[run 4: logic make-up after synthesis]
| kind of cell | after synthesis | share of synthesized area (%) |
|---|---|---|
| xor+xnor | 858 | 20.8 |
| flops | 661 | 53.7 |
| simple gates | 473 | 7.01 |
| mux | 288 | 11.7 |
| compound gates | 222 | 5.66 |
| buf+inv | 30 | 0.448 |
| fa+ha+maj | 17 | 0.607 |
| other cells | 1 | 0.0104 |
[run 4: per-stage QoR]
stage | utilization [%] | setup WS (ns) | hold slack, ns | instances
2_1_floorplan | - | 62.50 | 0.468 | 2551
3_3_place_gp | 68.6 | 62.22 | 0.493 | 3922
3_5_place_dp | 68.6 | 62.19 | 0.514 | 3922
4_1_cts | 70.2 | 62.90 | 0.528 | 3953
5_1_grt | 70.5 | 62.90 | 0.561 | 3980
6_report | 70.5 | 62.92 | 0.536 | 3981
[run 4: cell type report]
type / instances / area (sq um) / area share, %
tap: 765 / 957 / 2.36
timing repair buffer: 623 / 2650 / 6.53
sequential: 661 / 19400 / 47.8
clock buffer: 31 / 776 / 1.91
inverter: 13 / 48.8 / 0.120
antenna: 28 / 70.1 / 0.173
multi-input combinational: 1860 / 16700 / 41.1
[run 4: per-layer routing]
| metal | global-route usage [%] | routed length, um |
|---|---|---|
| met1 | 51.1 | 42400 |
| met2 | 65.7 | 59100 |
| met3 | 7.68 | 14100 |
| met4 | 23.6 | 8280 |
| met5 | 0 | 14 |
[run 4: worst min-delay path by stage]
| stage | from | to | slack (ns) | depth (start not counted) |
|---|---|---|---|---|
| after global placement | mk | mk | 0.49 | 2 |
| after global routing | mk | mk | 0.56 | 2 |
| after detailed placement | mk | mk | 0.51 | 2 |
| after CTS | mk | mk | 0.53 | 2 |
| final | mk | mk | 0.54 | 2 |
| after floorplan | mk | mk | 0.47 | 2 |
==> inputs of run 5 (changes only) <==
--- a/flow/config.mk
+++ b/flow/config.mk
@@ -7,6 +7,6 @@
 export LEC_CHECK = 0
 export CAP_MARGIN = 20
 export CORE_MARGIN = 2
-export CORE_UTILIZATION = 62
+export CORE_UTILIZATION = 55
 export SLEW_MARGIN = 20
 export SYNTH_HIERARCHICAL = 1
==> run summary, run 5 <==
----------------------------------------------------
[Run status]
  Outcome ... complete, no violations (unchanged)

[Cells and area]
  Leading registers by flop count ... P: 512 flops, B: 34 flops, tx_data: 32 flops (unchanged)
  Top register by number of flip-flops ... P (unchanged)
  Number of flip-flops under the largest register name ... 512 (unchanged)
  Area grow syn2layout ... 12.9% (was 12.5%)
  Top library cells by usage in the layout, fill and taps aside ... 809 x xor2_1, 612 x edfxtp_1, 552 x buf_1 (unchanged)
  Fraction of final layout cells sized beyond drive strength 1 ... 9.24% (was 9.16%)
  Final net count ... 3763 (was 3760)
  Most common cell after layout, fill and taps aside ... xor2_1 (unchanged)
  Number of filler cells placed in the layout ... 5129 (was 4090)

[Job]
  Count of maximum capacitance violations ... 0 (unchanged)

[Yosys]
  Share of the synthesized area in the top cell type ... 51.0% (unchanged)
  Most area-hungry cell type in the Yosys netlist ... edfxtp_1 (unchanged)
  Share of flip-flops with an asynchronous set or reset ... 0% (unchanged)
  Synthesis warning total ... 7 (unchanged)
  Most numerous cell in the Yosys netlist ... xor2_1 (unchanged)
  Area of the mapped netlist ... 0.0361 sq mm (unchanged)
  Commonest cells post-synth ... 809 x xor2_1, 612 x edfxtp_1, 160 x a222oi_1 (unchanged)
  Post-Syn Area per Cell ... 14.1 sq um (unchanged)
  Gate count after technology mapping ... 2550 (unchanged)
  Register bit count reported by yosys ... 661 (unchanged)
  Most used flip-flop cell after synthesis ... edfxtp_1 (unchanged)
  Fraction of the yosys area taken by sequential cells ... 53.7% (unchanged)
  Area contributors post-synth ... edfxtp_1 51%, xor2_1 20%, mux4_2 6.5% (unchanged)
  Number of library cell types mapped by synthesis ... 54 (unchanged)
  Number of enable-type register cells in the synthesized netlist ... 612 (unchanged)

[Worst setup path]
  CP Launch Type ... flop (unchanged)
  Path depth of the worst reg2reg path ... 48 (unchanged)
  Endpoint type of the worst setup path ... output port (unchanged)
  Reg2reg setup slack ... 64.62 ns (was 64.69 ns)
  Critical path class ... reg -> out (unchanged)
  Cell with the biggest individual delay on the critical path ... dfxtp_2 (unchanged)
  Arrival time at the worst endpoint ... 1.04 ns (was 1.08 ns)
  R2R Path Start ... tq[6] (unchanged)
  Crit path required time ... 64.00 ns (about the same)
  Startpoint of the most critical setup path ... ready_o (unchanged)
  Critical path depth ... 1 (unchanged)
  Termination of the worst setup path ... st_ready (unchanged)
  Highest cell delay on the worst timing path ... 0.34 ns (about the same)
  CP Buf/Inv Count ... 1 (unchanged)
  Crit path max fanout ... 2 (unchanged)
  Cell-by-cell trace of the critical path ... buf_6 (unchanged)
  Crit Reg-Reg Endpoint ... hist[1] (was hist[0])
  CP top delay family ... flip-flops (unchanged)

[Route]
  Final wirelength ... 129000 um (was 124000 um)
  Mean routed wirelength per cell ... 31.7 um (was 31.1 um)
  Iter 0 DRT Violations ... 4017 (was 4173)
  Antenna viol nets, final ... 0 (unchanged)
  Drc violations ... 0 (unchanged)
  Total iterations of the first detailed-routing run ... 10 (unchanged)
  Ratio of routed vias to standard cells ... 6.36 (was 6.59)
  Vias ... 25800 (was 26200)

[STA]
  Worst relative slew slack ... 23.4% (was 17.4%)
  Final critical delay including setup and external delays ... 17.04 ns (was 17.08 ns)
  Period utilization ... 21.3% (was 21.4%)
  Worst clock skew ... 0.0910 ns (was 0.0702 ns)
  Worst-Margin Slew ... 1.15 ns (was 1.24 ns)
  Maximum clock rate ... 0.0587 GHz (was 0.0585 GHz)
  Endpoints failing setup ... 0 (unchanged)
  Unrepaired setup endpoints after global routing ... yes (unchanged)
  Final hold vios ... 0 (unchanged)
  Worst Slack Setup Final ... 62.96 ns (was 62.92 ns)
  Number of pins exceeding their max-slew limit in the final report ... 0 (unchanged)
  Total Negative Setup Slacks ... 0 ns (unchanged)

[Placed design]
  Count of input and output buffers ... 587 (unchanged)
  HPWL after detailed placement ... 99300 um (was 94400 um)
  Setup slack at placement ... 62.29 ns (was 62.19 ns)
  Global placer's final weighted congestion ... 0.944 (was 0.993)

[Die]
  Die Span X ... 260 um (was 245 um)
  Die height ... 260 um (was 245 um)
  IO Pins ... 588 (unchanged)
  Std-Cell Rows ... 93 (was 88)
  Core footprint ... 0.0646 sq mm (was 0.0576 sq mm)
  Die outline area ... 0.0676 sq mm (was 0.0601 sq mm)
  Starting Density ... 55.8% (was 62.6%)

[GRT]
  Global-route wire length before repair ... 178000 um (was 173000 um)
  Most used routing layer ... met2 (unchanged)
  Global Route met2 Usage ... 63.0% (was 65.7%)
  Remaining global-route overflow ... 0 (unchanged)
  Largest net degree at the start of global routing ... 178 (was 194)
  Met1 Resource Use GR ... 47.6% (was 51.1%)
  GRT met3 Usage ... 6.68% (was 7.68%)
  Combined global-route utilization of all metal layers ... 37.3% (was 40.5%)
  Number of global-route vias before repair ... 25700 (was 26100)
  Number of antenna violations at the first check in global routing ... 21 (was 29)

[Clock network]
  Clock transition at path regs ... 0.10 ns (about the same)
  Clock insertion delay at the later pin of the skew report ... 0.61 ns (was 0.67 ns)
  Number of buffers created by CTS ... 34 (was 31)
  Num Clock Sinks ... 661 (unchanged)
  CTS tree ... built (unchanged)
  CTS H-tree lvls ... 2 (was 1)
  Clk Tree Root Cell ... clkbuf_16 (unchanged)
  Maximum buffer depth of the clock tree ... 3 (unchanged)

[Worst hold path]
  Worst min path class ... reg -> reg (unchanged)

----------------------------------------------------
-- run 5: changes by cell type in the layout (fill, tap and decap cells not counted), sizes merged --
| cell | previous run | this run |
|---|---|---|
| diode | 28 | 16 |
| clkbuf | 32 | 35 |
What follows belongs to an exercise in optimizing a design on an open flow for small area, a short achievable clock period and few clock cycles; a production flow would make more cautious choices. Function was checked by simulation only, so behaviour that the tests miss may differ from the original. Power and IR drop assume default switching activity.

==> flow/design.v <==
module canopy_fec_rx (
    input  wire         clk,
    input  wire         rst,         
    input  wire         start,
    input  wire [30:0]  seed,
    input  wire         in_valid,
    output wire         in_ready,
    input  wire [13:0]  in_trits,
    output reg          out_valid,
    input  wire         out_ready,
    output reg  [9:0]   out_sym,
    output reg          out_era,     
    output reg          out_last,    
    output wire [159:0] out_synd,    
    output reg  [9:0]   out_nera     
);
    wire clr = rst | start;
    reg [13:0] ir_t;
    reg        ir_v;
    reg        rdy;
    assign in_ready = rdy;
    wire       ir_free;              
    always @(posedge clk) begin
        if (ir_free)
            ir_t <= in_trits;
        ir_v <= ~clr & (in_valid | ~rdy);
    end
    wire dc_1 = ir_t[0] ^ ir_t[2] ^ ir_t[4];
    wire dc_2 = (ir_t[0] & ir_t[2]) | (ir_t[0] & ir_t[4]) | (ir_t[2] & ir_t[4]);
    wire dc_3 = ir_t[6] ^ ir_t[8] ^ ir_t[10];
    wire dc_4 = (ir_t[6] & ir_t[8]) | (ir_t[6] & ir_t[10]) | (ir_t[8] & ir_t[10]);
    wire dc_5 = ir_t[1] ^ (ir_t[2] | ir_t[3]) ^ ir_t[5];
    wire dc_6 = (ir_t[1] & (ir_t[2] | ir_t[3])) | (ir_t[1] & ir_t[5]) | ((ir_t[2] | ir_t[3]) & ir_t[5]);
    wire dc_7 = (ir_t[6] | ir_t[7]) ^ ir_t[9] ^ (ir_t[10] | ir_t[11]);
    wire dc_8 = ((ir_t[6] | ir_t[7]) & ir_t[9]) | ((ir_t[6] | ir_t[7]) & (ir_t[10] | ir_t[11])) | (ir_t[9] & (ir_t[10] | ir_t[11]));
    wire dc_9 = ir_t[3] ^ ir_t[7] ^ ir_t[11];
    wire dc_10 = (ir_t[3] & ir_t[7]) | (ir_t[3] & ir_t[11]) | (ir_t[7] & ir_t[11]);
    wire dc_11 = ir_t[4] ^ ir_t[6] ^ ir_t[12];
    wire dc_12 = (ir_t[4] & ir_t[6]) | (ir_t[4] & ir_t[12]) | (ir_t[6] & ir_t[12]);
    wire dc_13 = ir_t[5] ^ (ir_t[6] | ir_t[7]) ^ ir_t[8];
    wire dc_14 = (ir_t[5] & (ir_t[6] | ir_t[7])) | (ir_t[5] & ir_t[8]) | ((ir_t[6] | ir_t[7]) & ir_t[8]);
    wire dc_15 = ir_t[7] ^ ir_t[9] ^ (ir_t[10] | ir_t[11]);
    wire dc_16 = (ir_t[7] & ir_t[9]) | (ir_t[7] & (ir_t[10] | ir_t[11])) | (ir_t[9] & (ir_t[10] | ir_t[11]));
    wire dc_17 = ir_t[8] ^ (ir_t[10] | ir_t[11]) ^ ir_t[12];
    wire dc_18 = (ir_t[8] & (ir_t[10] | ir_t[11])) | (ir_t[8] & ir_t[12]) | ((ir_t[10] | ir_t[11]) & ir_t[12]);
    wire dc_19 = ir_t[9] ^ (ir_t[10] | ir_t[11]) ^ (ir_t[12] | ir_t[13]);
    wire dc_20 = (ir_t[9] & (ir_t[10] | ir_t[11])) | (ir_t[9] & (ir_t[12] | ir_t[13])) | ((ir_t[10] | ir_t[11]) & (ir_t[12] | ir_t[13]));
    wire dc_21 = dc_1 ^ dc_3 ^ ir_t[12];
    wire dc_22 = (dc_1 & dc_3) | (dc_1 & ir_t[12]) | (dc_3 & ir_t[12]);
    wire dc_23 = dc_2 ^ dc_4 ^ dc_5;
    wire dc_24 = (dc_2 & dc_4) | (dc_2 & dc_5) | (dc_4 & dc_5);
    wire dc_25 = dc_6 ^ dc_8 ^ dc_9;
    wire dc_26 = (dc_6 & dc_8) | (dc_6 & dc_9) | (dc_8 & dc_9);
    wire dc_27 = dc_12 ^ dc_13 ^ ir_t[10];
    wire dc_28 = (dc_12 & dc_13) | (dc_12 & ir_t[10]) | (dc_13 & ir_t[10]);
    wire dc_29 = dc_14 ^ dc_15 ^ ir_t[13];
    wire dc_30 = (dc_14 & dc_15) | (dc_14 & ir_t[13]) | (dc_15 & ir_t[13]);
    wire dc_31 = dc_20 ^ ir_t[11] ^ ir_t[13];
    wire dc_32 = (dc_20 & ir_t[11]) | (dc_20 & ir_t[13]) | (ir_t[11] & ir_t[13]);
    wire dc_33 = dc_22 ^ dc_23 ^ dc_7;
    wire dc_34 = (dc_22 & dc_23) | (dc_22 & dc_7) | (dc_23 & dc_7);
    wire dc_35 = dc_26 ^ dc_10 ^ dc_11;
    wire dc_36 = (dc_26 & dc_10) | (dc_26 & dc_11) | (dc_10 & dc_11);
    wire dc_37 = dc_30 ^ dc_16 ^ dc_17;
    wire dc_38 = (dc_30 & dc_16) | (dc_30 & dc_17) | (dc_16 & dc_17);
    wire dc_39 = dc_34 ^ dc_24 ^ dc_25;
    wire dc_40 = (dc_34 & dc_24) | (dc_34 & dc_25) | (dc_24 & dc_25);
    wire dc_41 = dc_36 ^ dc_27 ^ (ir_t[12] | ir_t[13]);
    wire dc_42 = (dc_36 & dc_27) | (dc_36 & (ir_t[12] | ir_t[13])) | (dc_27 & (ir_t[12] | ir_t[13]));
    wire dc_43 = dc_38 ^ dc_18 ^ dc_19;
    wire dc_44 = (dc_38 & dc_18) | (dc_38 & dc_19) | (dc_18 & dc_19);
    wire dc_45 = dc_42 ^ dc_28 ^ dc_29;
    wire dc_46 = (dc_42 & dc_28) | (dc_42 & dc_29) | (dc_28 & dc_29);
    wire [11:0] dc_ra = {1'b0, ir_t[13], dc_32, dc_44, dc_43, dc_46, dc_45, dc_41, dc_40, dc_39, dc_33, dc_21};
    wire [11:0] dc_rb = {1'b0, 1'b0, ir_t[12], dc_31, 1'b0, dc_37, 1'b0, 1'b0, dc_35, 1'b0, ir_t[13], 1'b0};
    wire [11:0] gval = dc_ra + dc_rb;
    wire        g_era  = gval[11];
    wire [10:0] g_bits = g_era ? 11'd0 : gval[10:0];
    reg  [30:0] scr;
    reg  [30:0] scr_next;
    reg  [10:0] key;
    integer b;
    always @(*) begin
        scr_next = scr;
        for (b = 10; b >= 0; b = b - 1) begin
            key[b]   = scr_next[30] ^ scr_next[27];
            scr_next = {scr_next[29:0], key[b]};
        end
    end
    reg [10:0] qd [0:2];
    reg [2:0]  qe;
    reg [2:0]  wp, rp;           
    reg [1:0]  n;                
    reg [3:0]  o;
    wire mv   = ir_v & (n != 2'd3);
    assign ir_free = ~ir_v | (n != 2'd3);
    wire have = n[1] | (n[0] & (o[3:1] == 3'd0));
    wire pop  = have & (~out_valid | out_ready);
    wire drop = pop & (o != 4'd0);
    wire [1:0] n_nx = n + {1'b0, mv} - {1'b0, drop};
    always @(posedge clk) begin
        if (start)
            scr <= seed;
        else if (mv)
            scr <= scr_next;
    end
    integer i;
    always @(posedge clk) begin
        for (i = 0; i < 3; i = i + 1)
            if (mv & wp[i]) begin
                qd[i] <= g_bits ^ key;
                qe[i] <= g_era;
            end
    end
    always @(posedge clk) begin
        if (clr) begin
            n   <= 2'd0;
            o   <= 4'd0;
            wp  <= 3'b001;
            rp  <= 3'b001;
            rdy <= 1'b1;
        end else begin
            n   <= n_nx;
            if (pop)
                o <= (o == 4'd0) ? 4'd10 : o - 4'd1;
            if (mv)
                wp <= {wp[1:0], wp[2]};
            if (drop)
                rp <= {rp[1:0], rp[2]};
            rdy <= ~(in_valid | ~rdy) | (n_nx != 2'd3);
        end
    end
    wire [10:0] qa = ({11{rp[0]}} & qd[0]) | ({11{rp[1]}} & qd[1]) | ({11{rp[2]}} & qd[2]);
    wire [10:0] qb = ({11{rp[2]}} & qd[0]) | ({11{rp[0]}} & qd[1]) | ({11{rp[1]}} & qd[2]);
    wire        ea = |(rp & qe);
    wire        eb = |({rp[1:0], rp[2]} & qe);
    wire [21:0] win    = {qa, qb};
    wire [21:0] win_sh = win << o;
    wire [9:0]  sym     = win_sh[21:12];
    wire        sym_era = ea | (eb & (o >= 4'd2));
    function [9:0] gf_mul(input [9:0] a, input [9:0] c);
        integer k;
        reg [9:0] acc;
        reg [9:0] sh;
        begin
            acc = 10'd0;
            sh  = a;
            for (k = 0; k < 10; k = k + 1) begin
                if (c[k])
                    acc = acc ^ sh;
                sh = {sh[8:0], 1'b0} ^ (sh[9] ? 10'h009 : 10'h000);
            end
            gf_mul = acc;
        end
    endfunction
    function [9:0] alpha_pow(input integer jj);
        integer k;
        reg [9:0] p;
        begin
            p = 10'd1;
            for (k = 0; k < jj; k = k + 1)
                p = gf_mul(p, 10'd2);
            alpha_pow = p;
        end
    endfunction
    localparam [9:0] POS0 = 10'h3ff;
    localparam [9:0] POSL = 10'h15b;
    reg  [9:0] pos;
    wire       is_last = (pos == POSL);
    reg        first;                
    reg [9:0] synd [0:15];
    integer j;
    always @(posedge clk) begin
        if (clr) begin
            pos       <= POS0;
            out_valid <= 1'b0;
            out_last  <= 1'b0;
            first     <= 1'b1;
        end else if (pop) begin
            out_valid <= 1'b1;
            out_last  <= is_last;
            first     <= is_last;
            pos       <= is_last ? POS0 : {pos[8:0], pos[9] ^ pos[6]};
        end else if (out_ready) begin
            out_valid <= 1'b0;
        end
    end
    always @(posedge clk) begin
        if (pop) begin
            out_sym  <= sym;
            out_era  <= sym_era;
            out_nera <= (first ? 10'd0 : out_nera) + {9'd0, sym_era};
            for (j = 0; j < 16; j = j + 1)
                synd[j] <= (first ? 10'd0 : gf_mul(synd[j], alpha_pow(j))) ^ sym;
        end
    end
    genvar g;
    generate
        for (g = 0; g < 16; g = g + 1) begin : g_synd
            assign out_synd[10*g +: 10] = synd[g];
        end
    endgenerate
endmodule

____

• [What this task involves] If a line comes after the one that contains "[Cells and area]", leave it out; return every line of the entries up to that point exactly, starting with the first, with that line included.

• [Output below]
[run 4: logic make-up after synthesis]
| kind of cell | after synthesis | share of synthesized area (%) |
|---|---|---|
| xor+xnor | 858 | 20.8 |
| flops | 661 | 53.7 |
| simple gates | 473 | 7.01 |
| mux | 288 | 11.7 |
| compound gates | 222 | 5.66 |
| buf+inv | 30 | 0.448 |
| fa+ha+maj | 17 | 0.607 |
| other cells | 1 | 0.0104 |
[run 4: per-stage QoR]
stage | utilization [%] | setup WS (ns) | hold slack, ns | instances
2_1_floorplan | - | 62.50 | 0.468 | 2551
3_3_place_gp | 68.6 | 62.22 | 0.493 | 3922
3_5_place_dp | 68.6 | 62.19 | 0.514 | 3922
4_1_cts | 70.2 | 62.90 | 0.528 | 3953
5_1_grt | 70.5 | 62.90 | 0.561 | 3980
6_report | 70.5 | 62.92 | 0.536 | 3981
[run 4: cell type report]
type / instances / area (sq um) / area share, %
tap: 765 / 957 / 2.36
timing repair buffer: 623 / 2650 / 6.53
sequential: 661 / 19400 / 47.8
clock buffer: 31 / 776 / 1.91
inverter: 13 / 48.8 / 0.120
antenna: 28 / 70.1 / 0.173
multi-input combinational: 1860 / 16700 / 41.1
[run 4: per-layer routing]
| metal | global-route usage [%] | routed length, um |
|---|---|---|
| met1 | 51.1 | 42400 |
| met2 | 65.7 | 59100 |
| met3 | 7.68 | 14100 |
| met4 | 23.6 | 8280 |
| met5 | 0 | 14 |
[run 4: worst min-delay path by stage]
| stage | from | to | slack (ns) | depth (start not counted) |
|---|---|---|---|---|
| after global placement | mk | mk | 0.49 | 2 |
| after global routing | mk | mk | 0.56 | 2 |
| after detailed placement | mk | mk | 0.51 | 2 |
| after CTS | mk | mk | 0.53 | 2 |
| final | mk | mk | 0.54 | 2 |
| after floorplan | mk | mk | 0.47 | 2 |
==> inputs of run 5 (changes only) <==
--- a/flow/config.mk
+++ b/flow/config.mk
@@ -7,6 +7,6 @@
 export LEC_CHECK = 0
 export CAP_MARGIN = 20
 export CORE_MARGIN = 2
-export CORE_UTILIZATION = 62
+export CORE_UTILIZATION = 55
 export SLEW_MARGIN = 20
 export SYNTH_HIERARCHICAL = 1
==> run summary, run 5 <==
----------------------------------------------------
[Run status]
  Outcome ... complete, no violations (unchanged)

[Cells and area]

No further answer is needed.